## ABOUT THIS TASK:
Collect every line of the records below that contains the word "stalled".

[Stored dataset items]
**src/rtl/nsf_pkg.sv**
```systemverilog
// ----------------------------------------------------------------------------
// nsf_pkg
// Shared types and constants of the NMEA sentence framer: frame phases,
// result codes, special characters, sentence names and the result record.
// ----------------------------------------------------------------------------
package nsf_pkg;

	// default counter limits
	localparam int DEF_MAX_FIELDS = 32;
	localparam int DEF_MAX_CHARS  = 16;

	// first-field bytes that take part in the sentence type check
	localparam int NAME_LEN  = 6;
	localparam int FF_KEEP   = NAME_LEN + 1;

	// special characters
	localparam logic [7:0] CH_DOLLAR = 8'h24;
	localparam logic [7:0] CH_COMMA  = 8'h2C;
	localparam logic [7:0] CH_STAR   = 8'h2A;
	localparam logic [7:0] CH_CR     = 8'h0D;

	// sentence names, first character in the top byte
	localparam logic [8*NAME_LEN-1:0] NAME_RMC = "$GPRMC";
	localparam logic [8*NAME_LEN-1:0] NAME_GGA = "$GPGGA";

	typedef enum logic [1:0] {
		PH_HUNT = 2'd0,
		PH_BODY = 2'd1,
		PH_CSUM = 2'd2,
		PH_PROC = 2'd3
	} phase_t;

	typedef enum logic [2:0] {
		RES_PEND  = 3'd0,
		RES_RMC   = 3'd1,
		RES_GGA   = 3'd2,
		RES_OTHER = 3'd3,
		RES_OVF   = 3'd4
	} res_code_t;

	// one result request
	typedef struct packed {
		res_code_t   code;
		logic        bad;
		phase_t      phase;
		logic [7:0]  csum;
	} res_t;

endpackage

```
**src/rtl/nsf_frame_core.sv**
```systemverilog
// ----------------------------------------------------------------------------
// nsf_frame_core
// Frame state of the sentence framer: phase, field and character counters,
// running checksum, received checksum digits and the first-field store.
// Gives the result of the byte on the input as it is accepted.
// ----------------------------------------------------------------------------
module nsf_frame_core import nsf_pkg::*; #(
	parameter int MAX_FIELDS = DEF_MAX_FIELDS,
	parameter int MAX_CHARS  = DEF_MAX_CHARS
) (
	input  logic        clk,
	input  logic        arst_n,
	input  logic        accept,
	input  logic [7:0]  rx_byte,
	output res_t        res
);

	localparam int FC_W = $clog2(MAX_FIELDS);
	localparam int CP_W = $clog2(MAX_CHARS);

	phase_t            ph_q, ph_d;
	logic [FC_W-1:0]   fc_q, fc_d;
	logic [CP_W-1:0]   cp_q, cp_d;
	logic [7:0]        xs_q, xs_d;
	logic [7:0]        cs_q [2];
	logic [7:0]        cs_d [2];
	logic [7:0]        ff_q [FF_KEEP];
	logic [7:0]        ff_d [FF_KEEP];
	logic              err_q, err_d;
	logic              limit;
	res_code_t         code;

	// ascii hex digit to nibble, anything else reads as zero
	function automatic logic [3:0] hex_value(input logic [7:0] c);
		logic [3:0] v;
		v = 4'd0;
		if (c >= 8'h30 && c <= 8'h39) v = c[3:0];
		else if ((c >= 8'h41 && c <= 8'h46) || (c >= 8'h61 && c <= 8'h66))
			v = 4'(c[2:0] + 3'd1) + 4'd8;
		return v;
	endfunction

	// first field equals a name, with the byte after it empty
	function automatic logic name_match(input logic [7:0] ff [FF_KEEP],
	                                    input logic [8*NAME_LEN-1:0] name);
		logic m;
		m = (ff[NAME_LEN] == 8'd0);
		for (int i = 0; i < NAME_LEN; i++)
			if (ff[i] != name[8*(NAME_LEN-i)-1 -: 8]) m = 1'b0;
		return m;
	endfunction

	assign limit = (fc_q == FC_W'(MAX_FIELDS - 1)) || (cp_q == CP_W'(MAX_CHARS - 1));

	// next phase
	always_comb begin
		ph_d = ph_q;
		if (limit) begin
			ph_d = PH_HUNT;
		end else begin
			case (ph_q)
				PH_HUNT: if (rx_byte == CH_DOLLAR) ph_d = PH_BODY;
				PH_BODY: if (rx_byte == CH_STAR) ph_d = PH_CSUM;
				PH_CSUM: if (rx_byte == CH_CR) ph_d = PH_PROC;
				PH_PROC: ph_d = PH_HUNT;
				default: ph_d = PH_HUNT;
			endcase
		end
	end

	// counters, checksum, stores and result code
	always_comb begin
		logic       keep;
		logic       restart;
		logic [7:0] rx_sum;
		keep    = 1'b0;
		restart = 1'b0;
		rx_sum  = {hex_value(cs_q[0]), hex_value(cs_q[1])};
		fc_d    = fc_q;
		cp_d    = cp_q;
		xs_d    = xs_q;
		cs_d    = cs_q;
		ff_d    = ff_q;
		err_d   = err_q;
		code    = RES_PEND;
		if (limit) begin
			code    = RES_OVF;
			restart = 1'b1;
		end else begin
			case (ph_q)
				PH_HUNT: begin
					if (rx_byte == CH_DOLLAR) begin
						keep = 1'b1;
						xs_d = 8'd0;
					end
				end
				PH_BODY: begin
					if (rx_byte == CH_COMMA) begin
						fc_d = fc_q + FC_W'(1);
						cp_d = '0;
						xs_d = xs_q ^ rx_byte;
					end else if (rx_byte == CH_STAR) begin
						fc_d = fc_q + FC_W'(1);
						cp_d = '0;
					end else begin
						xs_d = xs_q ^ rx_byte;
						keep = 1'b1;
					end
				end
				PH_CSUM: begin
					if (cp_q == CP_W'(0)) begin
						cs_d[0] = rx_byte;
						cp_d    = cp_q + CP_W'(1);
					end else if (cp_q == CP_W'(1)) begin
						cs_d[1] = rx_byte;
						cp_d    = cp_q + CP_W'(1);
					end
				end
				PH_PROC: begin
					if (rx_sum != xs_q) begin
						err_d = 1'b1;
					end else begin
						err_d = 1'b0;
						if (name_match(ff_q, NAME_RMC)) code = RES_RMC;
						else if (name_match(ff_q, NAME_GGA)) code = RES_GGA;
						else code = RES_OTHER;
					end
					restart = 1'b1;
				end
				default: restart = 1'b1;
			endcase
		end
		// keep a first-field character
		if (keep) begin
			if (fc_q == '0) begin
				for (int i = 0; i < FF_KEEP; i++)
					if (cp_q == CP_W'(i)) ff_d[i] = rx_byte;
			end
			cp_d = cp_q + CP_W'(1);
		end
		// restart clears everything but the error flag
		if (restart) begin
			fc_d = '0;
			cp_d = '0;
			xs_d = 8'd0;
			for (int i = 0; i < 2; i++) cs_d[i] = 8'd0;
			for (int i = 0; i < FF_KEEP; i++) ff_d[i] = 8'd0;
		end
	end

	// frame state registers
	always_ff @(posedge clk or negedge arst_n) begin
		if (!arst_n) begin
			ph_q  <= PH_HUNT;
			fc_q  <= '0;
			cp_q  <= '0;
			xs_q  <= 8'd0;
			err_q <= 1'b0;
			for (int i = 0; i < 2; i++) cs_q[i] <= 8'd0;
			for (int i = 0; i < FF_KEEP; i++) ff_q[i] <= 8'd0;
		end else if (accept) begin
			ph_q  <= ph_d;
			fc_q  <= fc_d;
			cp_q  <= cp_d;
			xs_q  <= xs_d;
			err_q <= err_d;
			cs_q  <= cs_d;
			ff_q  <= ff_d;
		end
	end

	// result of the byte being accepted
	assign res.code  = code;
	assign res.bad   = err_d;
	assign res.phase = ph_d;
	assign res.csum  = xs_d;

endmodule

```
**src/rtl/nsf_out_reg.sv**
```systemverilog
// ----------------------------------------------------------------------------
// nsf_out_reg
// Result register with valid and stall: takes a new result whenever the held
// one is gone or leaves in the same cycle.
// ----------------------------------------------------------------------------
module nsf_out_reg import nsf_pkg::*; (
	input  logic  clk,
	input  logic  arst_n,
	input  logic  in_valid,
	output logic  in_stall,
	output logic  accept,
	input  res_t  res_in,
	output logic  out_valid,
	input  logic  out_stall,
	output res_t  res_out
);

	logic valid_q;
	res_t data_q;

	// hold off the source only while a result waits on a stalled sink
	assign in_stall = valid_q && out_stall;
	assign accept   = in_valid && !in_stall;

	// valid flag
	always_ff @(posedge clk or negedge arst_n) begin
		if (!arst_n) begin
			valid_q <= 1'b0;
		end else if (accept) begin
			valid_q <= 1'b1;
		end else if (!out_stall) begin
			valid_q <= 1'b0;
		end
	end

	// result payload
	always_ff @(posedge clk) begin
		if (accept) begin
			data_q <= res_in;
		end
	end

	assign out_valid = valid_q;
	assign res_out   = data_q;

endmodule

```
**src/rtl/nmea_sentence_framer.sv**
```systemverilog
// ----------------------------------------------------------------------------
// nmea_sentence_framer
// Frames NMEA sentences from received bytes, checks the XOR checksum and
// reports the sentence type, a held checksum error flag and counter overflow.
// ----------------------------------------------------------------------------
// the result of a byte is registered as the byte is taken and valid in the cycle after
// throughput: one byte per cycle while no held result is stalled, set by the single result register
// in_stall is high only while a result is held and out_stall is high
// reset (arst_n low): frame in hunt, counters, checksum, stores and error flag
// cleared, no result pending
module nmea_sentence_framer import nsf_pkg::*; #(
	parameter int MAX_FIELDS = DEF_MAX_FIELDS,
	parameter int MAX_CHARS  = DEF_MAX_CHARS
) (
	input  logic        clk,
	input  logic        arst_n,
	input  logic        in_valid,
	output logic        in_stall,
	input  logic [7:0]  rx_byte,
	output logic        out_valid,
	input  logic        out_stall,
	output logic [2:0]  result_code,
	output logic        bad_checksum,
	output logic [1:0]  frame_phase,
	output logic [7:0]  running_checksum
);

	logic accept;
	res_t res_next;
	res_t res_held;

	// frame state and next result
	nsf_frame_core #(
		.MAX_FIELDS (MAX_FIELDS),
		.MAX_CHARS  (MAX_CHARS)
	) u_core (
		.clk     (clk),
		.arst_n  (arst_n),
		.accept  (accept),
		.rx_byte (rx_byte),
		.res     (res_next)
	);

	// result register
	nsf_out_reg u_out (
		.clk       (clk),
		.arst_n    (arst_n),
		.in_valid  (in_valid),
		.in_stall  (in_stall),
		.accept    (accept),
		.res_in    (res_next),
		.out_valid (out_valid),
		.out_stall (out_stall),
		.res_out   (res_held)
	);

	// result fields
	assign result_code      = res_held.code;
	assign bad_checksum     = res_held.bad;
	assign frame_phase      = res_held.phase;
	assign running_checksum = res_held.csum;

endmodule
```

==

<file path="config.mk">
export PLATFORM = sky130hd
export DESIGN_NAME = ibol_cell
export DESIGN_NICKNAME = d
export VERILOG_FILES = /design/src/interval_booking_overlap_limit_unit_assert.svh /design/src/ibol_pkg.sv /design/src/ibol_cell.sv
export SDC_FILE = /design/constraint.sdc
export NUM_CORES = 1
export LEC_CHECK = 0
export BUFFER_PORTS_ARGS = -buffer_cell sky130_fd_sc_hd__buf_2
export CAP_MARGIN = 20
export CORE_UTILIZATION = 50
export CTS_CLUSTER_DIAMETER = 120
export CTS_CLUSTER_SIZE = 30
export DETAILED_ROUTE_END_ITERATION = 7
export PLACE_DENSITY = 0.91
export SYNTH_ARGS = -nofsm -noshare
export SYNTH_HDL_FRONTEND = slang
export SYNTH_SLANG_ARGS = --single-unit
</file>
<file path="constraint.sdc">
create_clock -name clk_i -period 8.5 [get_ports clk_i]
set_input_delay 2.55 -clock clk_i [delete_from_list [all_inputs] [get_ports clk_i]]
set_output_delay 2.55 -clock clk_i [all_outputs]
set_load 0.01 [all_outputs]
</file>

## FINISHED TASK:
	// hold off the source only while a result waits on a stalled sink
// throughput: one byte per cycle while no held result is stalled, set by the single result register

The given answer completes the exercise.